Era capaz de jurar que há exactamente 19 anos estava em Madrid. Melhor, estava mesmo. Se bem recordo os meus hábitos da altura, devia estar num boteco qualquer a experimentar a quantidade ideal de vermouth dum dry martini. Como já na altura era um rapaz cumpridor das tarefas a que me propunha, não brincava em serviço. O teste em causa levava horas, obrigava ao consumo de vários exemplares do cocktail, mas era algo que tinha de ser feito, e eu sempre cumpri os meus deveres com zelo e dedicação. Curiosamente, descobria que a bebida se tornava excelente ali por volta da nona, décima tentativa. Também, com certeza por causa das qualidades dos ingredientes, o meu castelhano por essa altura tornava-se fluente. Uma das características do meu consumo alcoólico era, aliás, essa: transformava-me num poliglota. Lembro-me como se fosse hoje duma conversa de mais de 6 horas em Dubrovnik regada a São Domingos, em croata claro está.
Já na altura, e não mudei com a idade, passados dois ou três dias de estar num sítio qualquer estava-me a perguntar porque diabo tinha saído de Lisboa. Dessa vez, porém, tinha boas razões. Ia a uma consulta médica e não tinha outro remédio se não desfrutar das belezas madrilenas iguaizinhas às de Guayaquil ou Paio Pires, leia-se bares e quejandos.

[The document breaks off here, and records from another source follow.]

`src/rtl/memory_stage.sv`:
```
// Pipeline MEM stage: word-addressed data memory with combinational load and
// clocked store, plus the MEM/WB boundary registers feeding writeback.
module memory_stage #(
    parameter int DEPTH  = 64,
    parameter int ADDR_W = 6
) (
    input  logic        clk,
    input  logic        rst,
    input  logic [31:0] ALUResultM,
    input  logic [31:0] WriteDataM,
    input  logic [4:0]  RdM,
    input  logic [31:0] PCPlus4M,
    input  logic        RegWriteM,
    input  logic [1:0]  ResultSrcM,
    input  logic        MemWriteM,
    output logic [31:0] ALUResultW,
    output logic [31:0] ReadDataW,
    output logic [4:0]  RdW,
    output logic [31:0] PCPlus4W,
    output logic        RegWriteW,
    output logic [1:0]  ResultSrcW
);

    // No valid/ready handshake: the pipeline never stalls, so every rising
    // edge out of reset advances the stage unconditionally.

    logic [31:0]       mem_q [DEPTH];
    logic [31:0]       mem_d [DEPTH];
    logic [ADDR_W-1:0] word_idx;
    logic [31:0]       read_data_m;

    logic [31:0] alu_result_q, alu_result_d;
    logic [31:0] read_data_q,  read_data_d;
    logic [4:0]  rd_q,         rd_d;
    logic [31:0] pc_plus4_q,   pc_plus4_d;
    logic        reg_write_q,  reg_write_d;
    logic [1:0]  result_src_q, result_src_d;

    // Byte-offset bits and bits above the array size are dropped, so
    // misaligned addresses round down and addresses wrap.
    assign word_idx    = ALUResultM[ADDR_W+1:2];
    assign read_data_m = mem_q[word_idx];

    always_comb begin
        mem_d = mem_q;
        if (MemWriteM) begin
            mem_d[word_idx] = WriteDataM;
        end
    end

    // Load data is taken from mem_q, so a same-cycle store to the same word
    // hands the old word to writeback.
    always_comb begin
        alu_result_d = ALUResultM;
        read_data_d  = read_data_m;
        rd_d         = RdM;
        pc_plus4_d   = PCPlus4M;
        reg_write_d  = RegWriteM;
        result_src_d = ResultSrcM;
    end

    always_ff @(posedge clk or posedge rst) begin
        if (rst) begin
            for (int i = 0; i < DEPTH; i++) begin
                mem_q[i] <= '0;
            end
            alu_result_q <= '0;
            read_data_q  <= '0;
            rd_q         <= '0;
            pc_plus4_q   <= '0;
            reg_write_q  <= 1'b0;
            result_src_q <= '0;
        end else begin
            for (int i = 0; i < DEPTH; i++) begin
                mem_q[i] <= mem_d[i];
            end
            alu_result_q <= alu_result_d;
            read_data_q  <= read_data_d;
            rd_q         <= rd_d;
            pc_plus4_q   <= pc_plus4_d;
            reg_write_q  <= reg_write_d;
            result_src_q <= result_src_d;
        end
    end

    assign ALUResultW = alu_result_q;
    assign ReadDataW  = read_data_q;
    assign RdW        = rd_q;
    assign PCPlus4W   = pc_plus4_q;
    assign RegWriteW  = reg_write_q;
    assign ResultSrcW = result_src_q;

endmodule

```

Mas, de repente, a cidade tornou-se na mais bela das cidades. A Serrano a mais fashionable rua do mundo, os cafés da Castelana locais mágicos, os bares e restaurantes do Prado absolutamente magníficos, o pôr do sol nas Portas do Sol maravilhoso, os salgados da Maiorca os melhores a oeste de Pecos, o Thyssen dava cartas a todos os museus do universo, os huevos da Casa Lúcio um manjar dos deuses e até aquela bernabeuana latrina atrás do José Luís subitamente parecia menos repugnante. “Chego amanhã”, disse ao telefone uma voz.